A three-dimensional site percolation graph

In statistical physics and mathematics, percolation theory describes the behaviour of connected clusters in a random graph. The applications of percolation theory to materials science and other domains are discussed in the article percolation.

Introduction

A representative question (and the source of the name) is as follows. Assume that some liquid is poured on top of some porous material. Will the liquid be able to make its way from hole to hole and reach the bottom? This physical question is modelled mathematically as a three-dimensional network of n × n × n vertices, usually called "sites", in which the edge or "bonds" between each two neighbors may be open (allowing the liquid through) with probability p, or closed with probability 1 – p, and they are assumed to be independent. Therefore, for a given p, what is the probability that an open path (meaning a path, each of whose links is an "open" bond) exists from the top to the bottom? The behavior for large n is of primary interest. This problem, called now bond percolation, was introduced in the mathematics literature by Broadbent & Hammersley (1957),^[1] and has been studied intensively by mathematicians and physicists since then.
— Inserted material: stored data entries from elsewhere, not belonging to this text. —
Source: an optimization exercise on an open RTL-to-GDS flow (aim: a short achievable clock period and few clock cycles). Production flows keep margins and buffers that such runs may drop. Function was checked by simulation only, so behaviour that the tests miss may differ from the original. Power figures rest on the tool's default switching activity, not on a simulated workload.

`design/flow/config.mk`:
```
export PLATFORM = sky130hd
export DESIGN_NAME = DCacheTop
export DESIGN_NICKNAME = DCacheTop
export VERILOG_FILES = /design/flow/design.v
export SDC_FILE = /design/flow/constraint.sdc
export NUM_CORES = 4
export LEC_CHECK = 0
export CAP_MARGIN = 20
export CORE_MARGIN = 2
export CORE_UTILIZATION = 40
export SLEW_MARGIN = 20
```
`design/flow/constraint.sdc`:
```
create_clock -name core_clock -period 5.5 [get_ports {clk}]
set_input_delay 1.1000 -clock core_clock [delete_from_list [all_inputs] [get_ports {clk}]]
set_output_delay 1.1000 -clock core_clock [all_outputs]
set_load 0.01 [all_outputs]
```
In a slightly different mathematical model for obtaining a random graph, a site is "occupied" with probability p or "empty" (in which case its edges are removed) with probability 1-p; the corresponding problem is called site percolation. The question is the same: for a given p, what is the probability that a path exists between top and bottom?
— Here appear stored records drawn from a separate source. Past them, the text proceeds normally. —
From an optimization exercise on the open Yosys and OpenROAD flow, aimed at small area, a short achievable clock period and few clock cycles; shortcuts taken in it are not production practice.
Only simulation tests tie the RTL to the original design; equivalence was not proved.
Power figures rest on the tool's default switching activity, not on a simulated workload.

===== config.mk =====
export PLATFORM = sky130hd
export DESIGN_NAME = core
export DESIGN_NICKNAME = core
export VERILOG_FILES = /design/flow/design.v
export SDC_FILE = /design/flow/constraint.sdc
export NUM_CORES = 4
export LEC_CHECK = 0
export CAP_MARGIN = 20
export CORE_MARGIN = 2
export CORE_UTILIZATION = 55
export CTS_BUF_LIST = sky130_fd_sc_hd__clkbuf_8
export CTS_CLUSTER_DIAMETER = 60
export CTS_CLUSTER_SIZE = 18
export SLEW_MARGIN = 20
export TNS_END_PERCENT = 10

===== constraint.sdc =====
create_clock -name core_clock -period 10.0 [get_ports {clk}]
set_input_delay 2.0000 -clock core_clock [delete_from_list [all_inputs] [get_ports {clk}]]
set_output_delay 2.0000 -clock core_clock [all_outputs]
set_load 0.01 [all_outputs]

===== design.v =====
module core_add8 (
  input  logic [7:0] x,
  input  logic [7:0] y,
  input  logic       ci,
  output logic [7:0] s
);
  logic [7:0] g, p, g1, p1, g2, p2, g3;
  always_comb begin
    g = x & y;
    p = x ^ y;
    g[0] = g[0] | (p[0] & ci);
    g1 = g; p1 = p;
    for (int i = 1; i < 8; i += 2) begin
      g1[i] = g[i] | (p[i] & g[i-1]);
      p1[i] = p[i] & p[i-1];
    end
    g2 = g1; p2 = p1;
    for (int i = 2; i < 8; i++) begin
      if (i[1]) begin
        g2[i] = g1[i] | (p1[i] & g1[(i & 4) | 1]);
        p2[i] = p1[i] & p1[(i & 4) | 1];
      end
    end
    g3 = g2;
    for (int i = 4; i < 8; i++) begin
      g3[i] = g2[i] | (p2[i] & g2[3]);
    end
    s = p ^ {g3[6:0], ci};
  end
endmodule
module core_mul8 (
  input  logic [7:0] a,
  input  logic [7:0] b,
  output logic [7:0] p
);
  logic pp0_0, pp0_1, pp0_2, pp0_3, pp0_4, pp0_5, pp0_6, pp0_7, pp1_0, pp1_1, pp1_2, pp1_3, pp1_4, pp1_5, pp1_6, pp2_0, pp2_1, pp2_2, pp2_3, pp2_4, pp2_5, pp3_0, pp3_1, pp3_2, pp3_3, pp3_4, pp4_0, pp4_1, pp4_2, pp4_3, pp5_0, pp5_1, pp5_2, pp6_0, pp6_1, pp7_0, s0, c0, s1, c1, s2, c2, s3, c3, s4, c4, s5, c5, s6, c6, s7, c7, s8, c8, s9, c9, s10, c10, s11, c11, s12, c12, s13, c13, s14, c14, s15, c15, s16, c16, s17, c17, s18, c18, s19, c19, s20, c20;
  logic [7:0] x, y;
  assign pp0_0 = a[0] & b[0];
  assign pp0_1 = a[1] & b[0];
  assign pp0_2 = a[2] & b[0];
  assign pp0_3 = a[3] & b[0];
  assign pp0_4 = a[4] & b[0];
  assign pp0_5 = a[5] & b[0];
  assign pp0_6 = a[6] & b[0];
  assign pp0_7 = a[7] & b[0];
  assign pp1_0 = a[0] & b[1];
  assign pp1_1 = a[1] & b[1];
  assign pp1_2 = a[2] & b[1];
  assign pp1_3 = a[3] & b[1];
  assign pp1_4 = a[4] & b[1];
  assign pp1_5 = a[5] & b[1];
  assign pp1_6 = a[6] & b[1];
  assign pp2_0 = a[0] & b[2];
  assign pp2_1 = a[1] & b[2];
  assign pp2_2 = a[2] & b[2];
  assign pp2_3 = a[3] & b[2];
  assign pp2_4 = a[4] & b[2];
  assign pp2_5 = a[5] & b[2];
  assign pp3_0 = a[0] & b[3];
  assign pp3_1 = a[1] & b[3];
  assign pp3_2 = a[2] & b[3];
  assign pp3_3 = a[3] & b[3];
  assign pp3_4 = a[4] & b[3];
  assign pp4_0 = a[0] & b[4];
  assign pp4_1 = a[1] & b[4];
  assign pp4_2 = a[2] & b[4];
  assign pp4_3 = a[3] & b[4];
  assign pp5_0 = a[0] & b[5];
  assign pp5_1 = a[1] & b[5];
  assign pp5_2 = a[2] & b[5];
  assign pp6_0 = a[0] & b[6];
  assign pp6_1 = a[1] & b[6];
  assign pp7_0 = a[0] & b[7];
  assign s0 = pp0_6 ^ pp1_5;
  assign c0 = pp0_6 & pp1_5;
  assign s1 = pp0_7 ^ pp1_6 ^ pp2_5;
  assign c1 = (pp0_7 & pp1_6) | (pp0_7 & pp2_5) | (pp1_6 & pp2_5);
  assign s2 = pp3_4 ^ pp4_3;
  assign c2 = pp3_4 & pp4_3;
  assign s3 = pp0_4 ^ pp1_3;
  assign c3 = pp0_4 & pp1_3;
  assign s4 = pp0_5 ^ pp1_4 ^ pp2_3;
  assign c4 = (pp0_5 & pp1_4) | (pp0_5 & pp2_3) | (pp1_4 & pp2_3);
  assign s5 = pp3_2 ^ pp4_1;
  assign c5 = pp3_2 & pp4_1;
  assign s6 = s0 ^ pp2_4 ^ pp3_3;
  assign c6 = (s0 & pp2_4) | (s0 & pp3_3) | (pp2_4 & pp3_3);
  assign s7 = pp4_2 ^ pp5_1 ^ pp6_0;
  assign c7 = (pp4_2 & pp5_1) | (pp4_2 & pp6_0) | (pp5_1 & pp6_0);
  assign s8 = s1 ^ s2 ^ pp5_2;
  assign c8 = (s1 & s2) | (s1 & pp5_2) | (s2 & pp5_2);
  assign s9 = pp6_1 ^ pp7_0 ^ c0;
  assign c9 = (pp6_1 & pp7_0) | (pp6_1 & c0) | (pp7_0 & c0);
  assign s10 = pp0_3 ^ pp1_2;
  assign c10 = pp0_3 & pp1_2;
  assign s11 = s3 ^ pp2_2 ^ pp3_1;
  assign c11 = (s3 & pp2_2) | (s3 & pp3_1) | (pp2_2 & pp3_1);
  assign s12 = s4 ^ s5 ^ pp5_0;
  assign c12 = (s4 & s5) | (s4 & pp5_0) | (s5 & pp5_0);
  assign s13 = s6 ^ s7 ^ c4;
  assign c13 = (s6 & s7) | (s6 & c4) | (s7 & c4);
  assign s14 = s8 ^ s9 ^ c6;
  assign c14 = (s8 & s9) | (s8 & c6) | (s9 & c6);
  assign s15 = pp0_2 ^ pp1_1;
  assign c15 = pp0_2 & pp1_1;
  assign s16 = s10 ^ pp2_1 ^ pp3_0;
  assign c16 = (s10 & pp2_1) | (s10 & pp3_0) | (pp2_1 & pp3_0);
  assign s17 = s11 ^ pp4_0 ^ c10;
  assign c17 = (s11 & pp4_0) | (s11 & c10) | (pp4_0 & c10);
  assign s18 = s12 ^ c3 ^ c11;
  assign c18 = (s12 & c3) | (s12 & c11) | (c3 & c11);
  assign s19 = s13 ^ c5 ^ c12;
  assign c19 = (s13 & c5) | (s13 & c12) | (c5 & c12);
  assign s20 = s14 ^ c7 ^ c13;
  assign c20 = (s14 & c7) | (s14 & c13) | (c7 & c13);
  assign x = {s20, s19, s18, s17, s16, s15, pp0_1, pp0_0};
  assign y = {c19, c18, c17, c16, c15, pp2_0, pp1_0, 1'b0};
  core_add8 u_add (.x(x), .y(y), .ci(1'b0), .s(p));
endmodule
Of course the same questions can be asked for any lattice dimension. As is quite typical, it is actually easier to examine infinite networks than just large ones. In this case the corresponding question is: does an infinite open cluster exist? That is, is there a path of connected points of infinite length "through" the network? By Kolmogorov's zero-one law, for any given p, the probability that an infinite cluster exists is either zero or one. Since this probability is an increasing function of p (proof via coupling argument), there must be a critical p (denoted by p_c) below which the probability is always 0 and above which the probability is always 1. In practice, this criticality is very easy to observe. Even for n as small as 100, the probability of an open path from the top to the bottom increases sharply from very close to zero to very close to one in a short span of values of p.
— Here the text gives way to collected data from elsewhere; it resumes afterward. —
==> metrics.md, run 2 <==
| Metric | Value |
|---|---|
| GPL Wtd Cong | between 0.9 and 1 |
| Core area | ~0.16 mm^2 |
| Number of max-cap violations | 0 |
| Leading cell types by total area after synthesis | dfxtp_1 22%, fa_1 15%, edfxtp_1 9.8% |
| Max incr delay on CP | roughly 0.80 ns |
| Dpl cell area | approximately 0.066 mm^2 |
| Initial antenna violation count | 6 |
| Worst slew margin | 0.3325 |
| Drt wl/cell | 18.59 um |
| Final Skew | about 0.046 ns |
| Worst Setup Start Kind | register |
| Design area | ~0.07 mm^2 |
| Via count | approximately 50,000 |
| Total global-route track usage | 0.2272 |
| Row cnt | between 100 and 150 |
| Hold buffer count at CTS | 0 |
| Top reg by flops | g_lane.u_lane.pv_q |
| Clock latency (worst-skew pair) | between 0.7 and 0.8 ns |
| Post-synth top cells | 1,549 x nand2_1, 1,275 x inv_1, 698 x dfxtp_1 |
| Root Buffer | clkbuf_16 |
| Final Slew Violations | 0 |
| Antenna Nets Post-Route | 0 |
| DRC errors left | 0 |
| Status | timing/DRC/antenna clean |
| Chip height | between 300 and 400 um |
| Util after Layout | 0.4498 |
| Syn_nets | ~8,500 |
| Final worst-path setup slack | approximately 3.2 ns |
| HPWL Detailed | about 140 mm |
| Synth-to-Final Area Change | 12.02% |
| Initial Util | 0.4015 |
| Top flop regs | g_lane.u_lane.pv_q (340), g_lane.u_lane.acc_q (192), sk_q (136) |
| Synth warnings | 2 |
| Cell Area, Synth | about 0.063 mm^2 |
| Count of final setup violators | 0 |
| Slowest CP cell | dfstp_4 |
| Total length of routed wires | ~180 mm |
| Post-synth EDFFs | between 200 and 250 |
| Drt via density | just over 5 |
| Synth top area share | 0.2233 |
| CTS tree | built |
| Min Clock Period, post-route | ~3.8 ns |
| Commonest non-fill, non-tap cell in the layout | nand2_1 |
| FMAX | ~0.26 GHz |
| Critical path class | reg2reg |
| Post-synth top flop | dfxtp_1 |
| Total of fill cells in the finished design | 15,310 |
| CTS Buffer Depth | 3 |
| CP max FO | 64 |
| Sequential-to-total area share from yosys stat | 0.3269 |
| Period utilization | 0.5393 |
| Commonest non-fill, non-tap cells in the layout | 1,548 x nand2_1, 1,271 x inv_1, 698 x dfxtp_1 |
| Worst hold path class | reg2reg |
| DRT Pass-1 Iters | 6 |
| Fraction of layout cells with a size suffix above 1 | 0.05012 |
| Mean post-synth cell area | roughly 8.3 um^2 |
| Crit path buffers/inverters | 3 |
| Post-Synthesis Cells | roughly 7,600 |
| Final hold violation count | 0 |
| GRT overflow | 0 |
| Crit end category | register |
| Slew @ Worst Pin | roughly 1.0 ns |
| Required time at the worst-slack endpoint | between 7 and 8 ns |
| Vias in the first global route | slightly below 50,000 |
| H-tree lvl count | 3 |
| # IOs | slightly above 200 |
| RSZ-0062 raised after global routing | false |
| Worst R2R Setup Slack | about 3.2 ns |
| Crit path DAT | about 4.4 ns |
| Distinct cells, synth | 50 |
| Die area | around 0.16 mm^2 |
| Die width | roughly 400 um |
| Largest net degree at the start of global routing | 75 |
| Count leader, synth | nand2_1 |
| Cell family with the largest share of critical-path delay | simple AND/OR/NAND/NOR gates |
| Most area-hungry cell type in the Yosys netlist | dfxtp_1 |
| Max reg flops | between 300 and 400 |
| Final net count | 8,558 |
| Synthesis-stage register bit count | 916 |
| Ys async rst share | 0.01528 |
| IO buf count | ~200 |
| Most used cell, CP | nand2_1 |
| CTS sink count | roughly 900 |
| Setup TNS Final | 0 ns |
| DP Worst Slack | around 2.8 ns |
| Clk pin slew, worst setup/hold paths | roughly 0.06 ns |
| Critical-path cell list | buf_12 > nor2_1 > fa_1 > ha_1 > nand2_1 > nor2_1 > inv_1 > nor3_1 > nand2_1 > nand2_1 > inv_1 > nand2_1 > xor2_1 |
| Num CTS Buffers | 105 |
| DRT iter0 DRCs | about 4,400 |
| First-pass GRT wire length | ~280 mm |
From an optimization exercise on the open Yosys and OpenROAD flow, aimed at small area; shortcuts taken in it are not production practice.
Only simulation tests tie the RTL to the original design; equivalence was not proved.
No activity file was given, so power comes from the tool's default toggle rates.

==> design.v <==
package regfile_pkg;
    localparam int DEFAULT_DATA_WIDTH = 32;
    localparam int DEFAULT_NUM_REGS   = 32;
    localparam int DEFAULT_NUM_READ   = 2;
    localparam int DEFAULT_NUM_WRITE  = 1;
    typedef enum logic [1:0] {
        CLR_IDLE  = 2'd0,
        CLR_CLEAR = 2'd1,
        CLR_DONE  = 2'd2
    } clear_state_e;
endpackage
module regfile_clear_seq #(
    parameter int NUM_REGS   = regfile_pkg::DEFAULT_NUM_REGS,
    parameter int ADDR_WIDTH = $clog2(NUM_REGS)
) (
    input  logic                  clk,
    input  logic                  rst,
    input  logic                  clear_req,
    output logic                  clear_busy,
    output logic                  clear_done,
    output logic                  clear_we,
    output logic [ADDR_WIDTH-1:0] clear_addr
);
    localparam logic [ADDR_WIDTH-1:0] LAST_ADDR = ADDR_WIDTH'(NUM_REGS - 1);
    regfile_pkg::clear_state_e state;
    logic [ADDR_WIDTH-1:0] counter;
    always_ff @(posedge clk or negedge rst) begin
        if (!rst) begin
            state      <= regfile_pkg::CLR_IDLE;
            counter    <= '0;
            clear_busy <= 1'b0;
            clear_done <= 1'b0;
        end else begin
            case (state)
                regfile_pkg::CLR_IDLE: begin
                    clear_done <= 1'b0;
                    if (clear_req) begin
                        state      <= regfile_pkg::CLR_CLEAR;
                        counter    <= '0;
                        clear_busy <= 1'b1;
                    end
                end
                regfile_pkg::CLR_CLEAR: begin
                    if (counter == LAST_ADDR) begin
                        state      <= regfile_pkg::CLR_DONE;
                        counter    <= '0;
                        clear_busy <= 1'b0;
                        clear_done <= 1'b1;
                    end else begin
                        counter <= counter + 1'b1;
                    end
                end
                regfile_pkg::CLR_DONE: begin
                    state      <= regfile_pkg::CLR_IDLE;
                    clear_done <= 1'b0;
                end
                default: begin
                    state      <= regfile_pkg::CLR_IDLE;
                    counter    <= '0;
                    clear_busy <= 1'b0;
                    clear_done <= 1'b0;
                end
            endcase
        end
    end
    assign clear_we   = clear_busy;
    assign clear_addr = counter;
endmodule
Detail of a bond percolation on the square lattice in two dimensions with percolation probability p = 0.51

In some cases p_c may be calculated explicitly. For example, for the square lattice Z² in two dimensions, p_c = 1/2 for bond percolation, a fact which was an open question for more than 20 years and was finally resolved by Harry Kesten in the early 1980s,^[2] see Kesten (1982). A limit case for lattices in many dimensions is given by the Bethe lattice, whose threshold is at p_c = 1/(z − 1) for a coordination number z. For most infinite lattice graphs, p_c cannot be calculated exactly.

Universality

The universality principle states that the numerical value of p_c is determined by the local structure of the graph, whereas the kind of behavior of clusters that is observed below, at, and above p_c is independent of the local structure, and therefore, in some sense these behaviors are more natural to consider than p_c itself . This universality also means that for a given dimension, the various critical exponents, the fractal dimension of the clusters at p_c is independent of the lattice type and percolation type (e.g., bond or site). However, recently percolation has been performed on a weighted planar stochastic lattice (WPSL) and found that albeit the dimension of the WPSL coincides with the dimension of the space where it is embedded its universality class is different from that of all the known planar lattices.^[3]

Phases

Subcritical and supercritical

The main fact in the subcritical phase is "exponential decay". That is, when p < p_c, the probability that a specific point (for example, the origin) is contained in an open cluster (meaning a maximal connected set of "open" edges of the graph) of size r decays to zero exponentially in r. This was proved for percolation in three and more dimensions by Menshikov (1986) and independently by Aizenman & Barsky (1987). In two dimensions, it formed part of Kesten's proof that p_c = 1/2.^[4]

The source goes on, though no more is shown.